_STORED DATA_.
--------------------------------

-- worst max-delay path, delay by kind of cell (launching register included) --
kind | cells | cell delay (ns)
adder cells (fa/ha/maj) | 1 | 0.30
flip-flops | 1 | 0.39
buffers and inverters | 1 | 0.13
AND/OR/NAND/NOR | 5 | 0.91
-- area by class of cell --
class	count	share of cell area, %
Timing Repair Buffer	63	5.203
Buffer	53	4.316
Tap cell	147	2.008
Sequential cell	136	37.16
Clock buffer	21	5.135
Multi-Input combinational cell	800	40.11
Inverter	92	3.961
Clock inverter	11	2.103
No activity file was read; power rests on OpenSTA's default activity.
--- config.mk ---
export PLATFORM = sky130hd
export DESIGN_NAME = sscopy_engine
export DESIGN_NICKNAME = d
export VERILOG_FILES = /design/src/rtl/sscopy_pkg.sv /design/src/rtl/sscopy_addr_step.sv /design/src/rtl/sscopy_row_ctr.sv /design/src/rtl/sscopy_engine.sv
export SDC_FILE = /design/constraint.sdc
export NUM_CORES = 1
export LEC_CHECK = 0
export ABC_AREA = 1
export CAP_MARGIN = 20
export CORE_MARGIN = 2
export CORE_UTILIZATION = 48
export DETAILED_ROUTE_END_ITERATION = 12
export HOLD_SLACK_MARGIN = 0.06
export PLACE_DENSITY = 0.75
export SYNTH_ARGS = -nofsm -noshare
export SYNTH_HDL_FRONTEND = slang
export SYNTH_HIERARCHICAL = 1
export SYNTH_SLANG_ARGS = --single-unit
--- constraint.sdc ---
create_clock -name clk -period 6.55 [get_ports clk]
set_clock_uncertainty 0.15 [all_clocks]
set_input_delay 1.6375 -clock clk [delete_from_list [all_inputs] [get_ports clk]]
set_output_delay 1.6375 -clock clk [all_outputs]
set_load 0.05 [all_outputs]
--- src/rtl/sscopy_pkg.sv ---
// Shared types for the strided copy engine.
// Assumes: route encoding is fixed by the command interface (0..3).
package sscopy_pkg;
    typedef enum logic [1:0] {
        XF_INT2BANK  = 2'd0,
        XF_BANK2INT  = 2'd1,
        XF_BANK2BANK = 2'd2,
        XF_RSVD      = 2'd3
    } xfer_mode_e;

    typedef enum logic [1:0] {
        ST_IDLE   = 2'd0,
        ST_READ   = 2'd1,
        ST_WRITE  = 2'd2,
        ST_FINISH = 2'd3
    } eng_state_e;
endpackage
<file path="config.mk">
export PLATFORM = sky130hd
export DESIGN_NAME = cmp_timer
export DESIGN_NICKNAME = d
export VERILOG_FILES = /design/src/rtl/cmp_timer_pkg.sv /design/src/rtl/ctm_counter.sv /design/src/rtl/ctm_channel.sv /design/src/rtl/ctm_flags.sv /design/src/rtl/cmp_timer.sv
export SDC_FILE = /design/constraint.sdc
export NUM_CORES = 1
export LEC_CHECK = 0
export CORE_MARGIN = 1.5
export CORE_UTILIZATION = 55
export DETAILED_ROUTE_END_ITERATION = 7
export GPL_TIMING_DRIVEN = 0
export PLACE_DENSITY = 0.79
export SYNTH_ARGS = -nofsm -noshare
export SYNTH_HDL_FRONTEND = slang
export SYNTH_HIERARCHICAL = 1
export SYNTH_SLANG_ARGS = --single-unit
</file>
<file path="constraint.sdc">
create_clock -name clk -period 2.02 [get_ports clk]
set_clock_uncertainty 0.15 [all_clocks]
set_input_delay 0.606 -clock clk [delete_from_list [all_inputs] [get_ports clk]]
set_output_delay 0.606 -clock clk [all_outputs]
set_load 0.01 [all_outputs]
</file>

--------------------------------

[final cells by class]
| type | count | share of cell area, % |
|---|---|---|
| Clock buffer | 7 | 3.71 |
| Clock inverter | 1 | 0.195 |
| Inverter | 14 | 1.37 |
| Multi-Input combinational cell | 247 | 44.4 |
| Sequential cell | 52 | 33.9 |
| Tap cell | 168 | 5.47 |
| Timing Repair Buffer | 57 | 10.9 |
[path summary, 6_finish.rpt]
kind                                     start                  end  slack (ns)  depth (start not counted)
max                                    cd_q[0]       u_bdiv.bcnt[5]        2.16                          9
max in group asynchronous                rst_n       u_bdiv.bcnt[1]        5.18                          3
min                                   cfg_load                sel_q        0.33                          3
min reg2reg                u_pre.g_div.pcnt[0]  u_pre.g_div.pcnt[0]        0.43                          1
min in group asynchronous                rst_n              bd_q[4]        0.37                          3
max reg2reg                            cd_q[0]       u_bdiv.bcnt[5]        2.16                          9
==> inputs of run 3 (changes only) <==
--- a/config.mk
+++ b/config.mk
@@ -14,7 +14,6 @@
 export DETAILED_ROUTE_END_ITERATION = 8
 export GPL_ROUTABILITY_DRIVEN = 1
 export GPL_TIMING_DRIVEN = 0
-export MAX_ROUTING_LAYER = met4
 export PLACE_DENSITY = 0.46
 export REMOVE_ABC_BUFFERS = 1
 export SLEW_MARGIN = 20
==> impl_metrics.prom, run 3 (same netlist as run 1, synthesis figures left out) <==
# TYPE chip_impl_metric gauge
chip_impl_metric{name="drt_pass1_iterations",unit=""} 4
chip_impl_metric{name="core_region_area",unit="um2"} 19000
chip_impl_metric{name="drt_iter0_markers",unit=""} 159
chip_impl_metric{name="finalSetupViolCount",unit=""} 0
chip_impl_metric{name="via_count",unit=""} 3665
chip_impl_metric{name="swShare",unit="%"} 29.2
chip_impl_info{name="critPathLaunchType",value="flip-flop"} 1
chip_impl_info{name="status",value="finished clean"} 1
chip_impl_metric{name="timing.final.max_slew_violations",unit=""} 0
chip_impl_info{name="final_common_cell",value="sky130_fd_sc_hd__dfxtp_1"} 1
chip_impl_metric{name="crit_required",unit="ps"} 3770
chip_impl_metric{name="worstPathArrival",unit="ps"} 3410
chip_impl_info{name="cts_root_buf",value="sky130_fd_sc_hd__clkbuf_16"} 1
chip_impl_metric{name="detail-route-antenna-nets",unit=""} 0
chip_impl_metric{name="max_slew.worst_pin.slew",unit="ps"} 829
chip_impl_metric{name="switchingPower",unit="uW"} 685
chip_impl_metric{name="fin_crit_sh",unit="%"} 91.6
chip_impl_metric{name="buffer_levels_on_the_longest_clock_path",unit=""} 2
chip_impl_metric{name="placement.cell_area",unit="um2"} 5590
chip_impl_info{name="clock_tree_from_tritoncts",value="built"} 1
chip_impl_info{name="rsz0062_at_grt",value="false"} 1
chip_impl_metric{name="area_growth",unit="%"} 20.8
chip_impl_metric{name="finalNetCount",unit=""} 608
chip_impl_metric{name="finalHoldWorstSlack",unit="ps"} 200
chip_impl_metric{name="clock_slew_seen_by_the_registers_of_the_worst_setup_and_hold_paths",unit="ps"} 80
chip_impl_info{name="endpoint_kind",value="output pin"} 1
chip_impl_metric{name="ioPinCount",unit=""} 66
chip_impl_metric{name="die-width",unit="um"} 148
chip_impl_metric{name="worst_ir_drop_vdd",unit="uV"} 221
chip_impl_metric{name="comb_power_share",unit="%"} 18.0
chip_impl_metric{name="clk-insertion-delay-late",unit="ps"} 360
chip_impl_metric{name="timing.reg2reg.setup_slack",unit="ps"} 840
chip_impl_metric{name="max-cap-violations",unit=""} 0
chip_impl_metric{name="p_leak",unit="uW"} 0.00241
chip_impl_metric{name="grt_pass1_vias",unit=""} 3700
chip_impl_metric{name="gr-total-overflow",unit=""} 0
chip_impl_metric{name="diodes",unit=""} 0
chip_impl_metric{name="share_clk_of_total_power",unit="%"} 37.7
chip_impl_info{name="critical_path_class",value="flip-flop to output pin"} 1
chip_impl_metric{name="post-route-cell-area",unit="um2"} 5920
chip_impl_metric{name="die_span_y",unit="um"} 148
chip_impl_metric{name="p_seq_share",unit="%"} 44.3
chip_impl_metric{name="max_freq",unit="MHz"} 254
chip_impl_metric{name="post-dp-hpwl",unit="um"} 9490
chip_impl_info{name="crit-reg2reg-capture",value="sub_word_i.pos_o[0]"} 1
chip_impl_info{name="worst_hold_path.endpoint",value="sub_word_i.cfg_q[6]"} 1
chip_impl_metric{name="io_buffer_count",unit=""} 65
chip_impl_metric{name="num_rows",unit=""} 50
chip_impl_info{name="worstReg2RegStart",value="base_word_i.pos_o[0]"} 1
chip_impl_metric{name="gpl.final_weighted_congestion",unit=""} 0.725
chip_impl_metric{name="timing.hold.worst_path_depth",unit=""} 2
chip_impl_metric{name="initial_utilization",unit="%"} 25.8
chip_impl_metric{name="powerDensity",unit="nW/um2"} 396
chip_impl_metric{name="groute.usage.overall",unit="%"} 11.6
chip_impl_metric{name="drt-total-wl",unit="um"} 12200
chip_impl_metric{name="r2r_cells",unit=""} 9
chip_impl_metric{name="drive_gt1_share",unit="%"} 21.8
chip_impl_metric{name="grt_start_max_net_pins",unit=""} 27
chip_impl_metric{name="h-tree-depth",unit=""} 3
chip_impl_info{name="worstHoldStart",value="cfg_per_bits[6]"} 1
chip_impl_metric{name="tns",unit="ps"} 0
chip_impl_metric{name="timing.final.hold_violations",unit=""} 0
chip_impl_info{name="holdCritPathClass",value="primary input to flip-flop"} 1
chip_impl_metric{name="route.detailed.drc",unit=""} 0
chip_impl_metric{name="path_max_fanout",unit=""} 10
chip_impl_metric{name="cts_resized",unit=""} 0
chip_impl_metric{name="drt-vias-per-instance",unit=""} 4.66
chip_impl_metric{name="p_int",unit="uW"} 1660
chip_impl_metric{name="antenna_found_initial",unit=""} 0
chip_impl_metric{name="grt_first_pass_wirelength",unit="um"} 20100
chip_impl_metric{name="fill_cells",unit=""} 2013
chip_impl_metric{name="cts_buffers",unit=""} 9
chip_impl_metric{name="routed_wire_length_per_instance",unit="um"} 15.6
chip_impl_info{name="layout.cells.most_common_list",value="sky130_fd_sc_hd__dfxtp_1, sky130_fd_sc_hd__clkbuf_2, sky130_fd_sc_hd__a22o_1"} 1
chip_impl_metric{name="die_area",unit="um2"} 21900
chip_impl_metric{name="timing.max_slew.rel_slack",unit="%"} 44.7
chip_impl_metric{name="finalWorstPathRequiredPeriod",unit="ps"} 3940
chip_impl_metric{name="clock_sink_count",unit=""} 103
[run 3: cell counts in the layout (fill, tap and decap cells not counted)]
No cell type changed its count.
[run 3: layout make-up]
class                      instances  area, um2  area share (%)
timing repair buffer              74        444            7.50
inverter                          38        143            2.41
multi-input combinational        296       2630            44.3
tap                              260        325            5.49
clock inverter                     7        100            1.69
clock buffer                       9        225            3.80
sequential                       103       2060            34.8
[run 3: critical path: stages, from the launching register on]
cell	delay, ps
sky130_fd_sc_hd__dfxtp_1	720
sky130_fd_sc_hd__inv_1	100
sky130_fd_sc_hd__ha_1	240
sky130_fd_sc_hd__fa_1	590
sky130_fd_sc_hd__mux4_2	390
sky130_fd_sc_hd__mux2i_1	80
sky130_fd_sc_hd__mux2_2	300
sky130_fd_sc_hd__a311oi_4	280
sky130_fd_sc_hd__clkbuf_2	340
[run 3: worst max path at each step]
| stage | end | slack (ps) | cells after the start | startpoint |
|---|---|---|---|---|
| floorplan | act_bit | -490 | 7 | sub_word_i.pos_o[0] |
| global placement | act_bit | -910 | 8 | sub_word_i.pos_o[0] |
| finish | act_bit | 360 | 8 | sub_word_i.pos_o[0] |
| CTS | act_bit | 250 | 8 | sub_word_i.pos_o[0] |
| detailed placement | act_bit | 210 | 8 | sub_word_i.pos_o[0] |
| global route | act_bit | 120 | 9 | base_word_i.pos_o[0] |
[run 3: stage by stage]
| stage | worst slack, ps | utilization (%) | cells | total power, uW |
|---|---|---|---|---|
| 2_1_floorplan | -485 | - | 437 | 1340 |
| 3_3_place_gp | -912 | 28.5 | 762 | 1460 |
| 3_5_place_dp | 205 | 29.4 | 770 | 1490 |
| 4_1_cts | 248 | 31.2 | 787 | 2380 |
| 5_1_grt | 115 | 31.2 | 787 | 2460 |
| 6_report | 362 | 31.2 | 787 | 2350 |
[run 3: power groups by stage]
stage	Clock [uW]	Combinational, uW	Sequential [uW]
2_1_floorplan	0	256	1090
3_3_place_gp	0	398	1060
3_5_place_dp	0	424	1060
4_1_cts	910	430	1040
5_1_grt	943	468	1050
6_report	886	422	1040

--------------------------------

_WHAT THE EXERCISE ASKS_. Nothing but a number is wanted here: how many lines of the material contain the string "placement".

_RESULT OF THIS EXERCISE_. 3